We assessed the objectivity of the patch size scoring in 2 ways. First, all species were rescored using one of several regional field guides (Falla et al. 1978; Pizzey and Doyle 1980; Coates et al. 1997; Heinzel et al. 1997; De la Peña and Rumboll 1998; MacKinnon and Phillipps 2000; National Geographic 2000; Souza 2002) as well as photographs published on the Internet. This second scoring was done by the authors, blind to the original scores of the species. Correlation between the 2 types of independent scores was strong (flight feather patch r = 0.82, N = 101, P < 0.001; male covert patch r = 0.95, N = 101, P < 0.001; female covert patch r = 0.83, N = 101, P < 0.001; covert patch dichromatism 
2 = 30.63, degrees of freedom [df] = 1, P < 0.001). Second, stuffed specimens of 41 species were located in the Natural History Museum of Budapest, Hungary. Two observers, unaware of the guidebook scores and working independently, quantified wing patch sizes on these specimens using the original criteria. Three specimens of both sexes were scored from most species. Median scores were then calculated between the observers and for each sex of each species. Although most specimens were preserved with folded wings and this makes it difficult to quantify wing patches, the median scores strongly correlated with our Madge and Burn (1987) guidebook scores (flight feather scores r = 0.65, N = 41, P < 0.001; male covert scores r = 0.82, N = 33, P < 0.001; female covert scores r = 0.56, N = 29, P = 0.001; dichromatism could not be compared because too few species dichromatic on the guidebook list could be scored in the museum). Based on the 2 validations, we can consider the guidebook scores as reliable representations of white wing patch expression patterns among species.
Explanatory variables
To quantify the importance of social mate choice, we used the binary mating system classification of Scott and Clutton-Brock (1989).
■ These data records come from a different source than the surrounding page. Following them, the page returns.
[config.mk]
export PLATFORM = sky130hd
export DESIGN_NAME = m_slope_trigger
export DESIGN_NICKNAME = d
export VERILOG_FILES = /design/src/rtl/m_scope_pkg.sv /design/src/rtl/m_delay_line.sv /design/src/rtl/m_slope_trigger.sv
export SDC_FILE = /design/constraint.sdc
export NUM_CORES = 1
export LEC_CHECK = 0
export ABC_AREA = 0
export CAP_MARGIN = 20
export CORE_MARGIN = 2
export CORE_UTILIZATION = 45
export DETAILED_ROUTE_END_ITERATION = 12
export PLACE_DENSITY = 0.81
export SLEW_MARGIN = 25
export SYNTH_ARGS = -nofsm -noshare
export SYNTH_HDL_FRONTEND = slang
export SYNTH_HIERARCHICAL = 1
export SYNTH_SLANG_ARGS = --single-unit
[constraint.sdc]
create_clock -name clk -period 8.3 [get_ports clk]
set_input_delay 1.66 -clock clk [delete_from_list [all_inputs] [get_ports clk]]
set_output_delay 1.66 -clock clk [all_outputs]
set_load 0.1 [all_outputs]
Species with social pair-bonds longer than a year received a score of 1, whereas those pairing at least once a year were assigned a score of 2. Testis size data (residuals from a regression on body size) were obtained from Pitcher et al. (2005) and supplemented with additional data from Coker et al. (2002). We used residual testis masses from a linear regression on body size, where the line was fit to the whole supplemented data set. The length of the intromittent organ (in centimeter, hereafter referred to as phallus length) was measured by Coker et al. (2002) on formalin-preserved specimens. Data on male and female body mass were taken from Figuerola and Green (2006) and log-transformed before analyses. In line with previous results (Coker et al. 2002), phallus length was unrelated to body mass (phylogenetic regression; r = 0.064, P = 0.696). We also calculated sexual size dimorphism (female mass per male mass). Data on habitat (1, open; 2, intermediate; 3, woodland or forest) were extracted from the descriptions of Del Hoyo et al. (1992). Nest sites (1 if cavity, 0 if open) were scored and incubation length defined as in Geffen and Yom-Tov (2001). Data on paternal care (1–3 with higher scores corresponding to less male care) were taken from Scott and Clutton-Brock (1989). The data set can be found in the online Supplementary material. Binary predictors were treated as discrete and all others as continuous traits in the analyses. The statistical reason behind treating variables with few possible states as continuous is that intermediate states are biologically meaningful, so different states are arbitrary points along a continuum (Sokal and Rohlf 1995). In addition, in an evolutionary context, a transition between 2 states of these variables is a nondiscrete evolutionary change. Therefore, the continuous treatment is generally applied in comparative studies that are constrained to use nonquantitative data for a larger set of species (Harvey and Pagel 1991; Bennett and Owens 2002). As a result, one can show qualitatively that a given trait plays a role in the evolution of another but cannot assess its quantitative importance.
Statistical analyses
Data from different species cannot be regarded as independent, so analyses of comparative data should be conducted in a way that takes the variable degrees of relatedness into account. Our phylogeny of Anatinae was based on 2 genetically based subtrees of the group (Johnson and Sorenson 1999; Donne-Goussé et al. 2002). Polytomies were resolved and groups or species missing from these trees were added based on the morphological phylogeny of Livezey (1997; also see Figuerola and Green 2000; Geffen and Yom-Tov 2001). In 2 cases without appropriate information, we randomly deleted one species to remove a polytomy at a terminal node. Our final tree including 101 species is shown in Figure 1. Because the exact relatedness distances were often unknown, we used unit branch lengths (Purvis et al. 1994).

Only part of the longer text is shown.